Wiku juga tidak menampik kemungkinan pengetatan kembali jika diperlukan. Evaluasi pelonggaran PPKM akan diamati pada hari ke-10 hingga hari ke-14. "Tetap waspada agar kondisi tetap terkendali sehingga relaksasi dapat dilakukan dengan baik," kata Wiku.
Sebelumnya, epidemiolog Griffith University Dicky Budiman mengingatkan penurunan kasus Covid-19 selama beberapa hari ke depan tidaklah realistis.
"Tidak realistis seminggu bisa turun kecuali ada strategi ekstrem selama PPKM dan terus berlanjut dengan 3T (testing, tracing, treatment) yang luar biasa," kata Dicky saat dihubungi Katadata, Rabu (21/7).
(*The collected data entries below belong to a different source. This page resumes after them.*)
[config.mk]
export PLATFORM = sky130hd
export DESIGN_NAME = bic_regs
export DESIGN_NICKNAME = d
export VERILOG_FILES = /design/src/core/bic_irq_gate.v /design/src/core/bic_regs.v
export VERILOG_INCLUDE_DIRS = /design/src /design/src/core
export SDC_FILE = /design/constraint.sdc
export NUM_CORES = 1
export LEC_CHECK = 0
export BUFFER_PORTS_ARGS = -buffer_cell sky130_fd_sc_hd__buf_2
export CAP_MARGIN = 25
export CORE_MARGIN = 2
export CORE_UTILIZATION = 34
export CTS_BUF_LIST = sky130_fd_sc_hd__clkbuf_16
export DETAILED_ROUTE_END_ITERATION = 8
export PLACE_DENSITY = 0.86
export REMOVE_ABC_BUFFERS = 1
export SLEW_MARGIN = 20
export SYNTH_ARGS = -nofsm -noshare
export SYNTH_HDL_FRONTEND = slang
export SYNTH_SLANG_ARGS = --single-unit
[constraint.sdc]
create_clock -name ref_clk -period 1.5 [get_ports ref_clk]
set_input_delay 0.3 -clock ref_clk [delete_from_list [all_inputs] [get_ports ref_clk]]
set_output_delay 0.3 -clock ref_clk [all_outputs]
set_load 0.01 [all_outputs]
Ia pun mengakui, Indonesia tidak akan sanggup untuk melakukan pembatasan sosial. Sebab, langkah tersebut membutuhkan ongkos sosial dan ekonomi dalam jumlah besar.
Dicky mengatakan perlu dilakukan peningkatan 3T di seluruh wilayah guna mencegah pemburukan pandemi di semua sektor. Selain itu, pemerintah perlu melakukan intervensi yang tidak terbatas hanya pada aspek kesehatan.
Dicky menganjurkan pemerintah untuk meningkatkan kapasitas pengetesan hingga 1 juta per hari. Dengan cara tersebut, Indonesia bisa menghindari kebijakan pembatasan aktivitas sosial.
Indonesia melaporkan tambahan angka kasus positif Covid-19 sebanyak 49.509 pada Kamis (22/7/2021) sehingga total kasus positif menembus 3.003.339. Angka kematian tercatat 1.449 kasus atau menjad rekor yang tertinggi sejak pandemi melanda Indonesia.